Dazi, chi è più danneggiato nella Ue: per l’Italia grazie alle esenzioni la tariffa effettiva si ferma al 16%


Sulla carta è uguale per tutti: 20%. Ma in realtà il dazio reciproco annunciato da Donald Trump sui prodotti in arrivo dalla Ue penalizza alcuni Paesi più di altri. L’Italia, il cui surplus commerciale nei confronti degli Usa è molto ampio, sarebbe stata danneggiata di più se Washington avesse applicato la sconclusionata formula impiegata per calcolare alle tariffe ad ogni singolo Paese e non all’area nel suo complesso. Ed è avvantaggiata dal fatto che nel suo paniere di esportazioni pesano molto alcuni dei beni che la Casa Bianca ha deciso, almeno per ora, di risparmiare: nella lista delle esenzioni ci sono per esempio, insieme ai semiconduttori e ad alcuni minerali, gran parte dei prodotti farmaceutici e il legname.

Il Financial Times nei giorni scorsi ha stilato una lista di “vincitori” e “vinti” sulla base, appunto, dell’effettiva aliquota tariffaria che ogni Paese si vedrà applicare alla luce di che cosa esporta di più oltreoceano. Per l’Italia sarà poco sopra il 16%, come per la Spagna: si tratta di un punto in meno rispetto a quella imposta alla Francia e due punti in meno rispetto al dazio reciproco che subirà la Germania. Roma peraltro si sarebbe vista applicare il 29% se i consiglieri della Casa Bianca avessero calcolato la tariffa necessaria per pareggiare la bilancia commerciale al suo surplus nazionale (differenza tra export e import) che è pari a quasi 40 miliardi.

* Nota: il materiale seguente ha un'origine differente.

**config.mk**
```make
export PLATFORM = sky130hd
export DESIGN_NAME = owned_block_buffer_policy_unit
export DESIGN_NICKNAME = d
export VERILOG_FILES = /design/src/obbp_pkg.sv /design/src/obbp_select.sv /design/src/owned_block_buffer_policy_unit.sv
export SDC_FILE = /design/constraint.sdc
export NUM_CORES = 1
export LEC_CHECK = 0
export ABC_AREA = 0
export BUFFER_PORTS_ARGS = -buffer_cell sky130_fd_sc_hd__buf_2
export CAP_MARGIN = 20
export CELL_PAD_IN_SITES_DETAIL_PLACEMENT = 1
export CELL_PAD_IN_SITES_GLOBAL_PLACEMENT = 1
export CORE_ASPECT_RATIO = 0.6
export CORE_MARGIN = 4
export CORE_UTILIZATION = 50
export CTS_BUF_LIST = sky130_fd_sc_hd__clkbuf_8
export DETAILED_ROUTE_END_ITERATION = 6
export HOLD_SLACK_MARGIN = 0.06
export PLACE_DENSITY_LB_ADDON = 0.1
export SYNTH_ARGS = -nofsm -noshare
export SYNTH_HDL_FRONTEND = slang
export SYNTH_HIERARCHICAL = 1
export SYNTH_SLANG_ARGS = --single-unit
```
**constraint.sdc**
```tcl
create_clock -name clk_i -period 4.5 [get_ports clk_i]
set_input_delay 0.225 -clock clk_i [delete_from_list [all_inputs] [get_ports clk_i]]
set_output_delay 0.225 -clock clk_i [all_outputs]
set_load 0.03 [all_outputs]
```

I veri vincitori sono però Irlanda e Slovenia che avranno dazi effettivi solo del 5%. Tra i vinti c’è invece la Slovacchia, con oltre il 24%, seguita dal Lussemburgo, con il 22%. Per Bratislava pesano le tariffe aggiuntive su automobili e componenti per auto che danneggeranno la sua forte produzione manifatturiera.

Allargando lo sguardo al resto del mondo, le tariffe più elevate annunciate mercoledì riguardano comunque i paesi asiatici dove negli ultimi anni le grandi aziende Usa hanno delocalizzato: dalla Cambogia con il 49% al Vietnam con il 46%, poi la Thailandia con il 37%, Taiwan e l’Indonesia con il 32%. Saranno loro le vittime predestinate, visto che “la stragrande maggioranza delle esportazioni della regione verso gli Stati Uniti non rientrerà nell’elenco limitato di beni esentati annunciato dalla Casa Bianca”.

La formula molto criticata utilizzata per calcolare le tariffe, nota il Ft evidenziando un’altra illogicità, è stata applicata ai dati commerciali relativi al 2024. Ma quei numeri variano ovviamente di anno in anno. Chi di solito è in deficit nei confronti degli Usa e solo nel 2024 ha registrato un surplus si troverà così beffato: per esempio la Namibia si è vista imporre un’aliquota tariffaria del 21% nonostante in tre dei quattro anni precedenti abbia importato dagli Usa più di quanto ha esportato. Altro caso : il territorio francese d’oltremare Saint Pierre e Miquelon, meno di 6mila abitanti, ha rischiato un’aliquota del 50% per aver restituito agli Stati Uniti “un singolo pezzo di ricambio per aeromobili da 3,4 milioni di dollari”. La Casa Bianca se n’è accorta e ha corretto il tiro.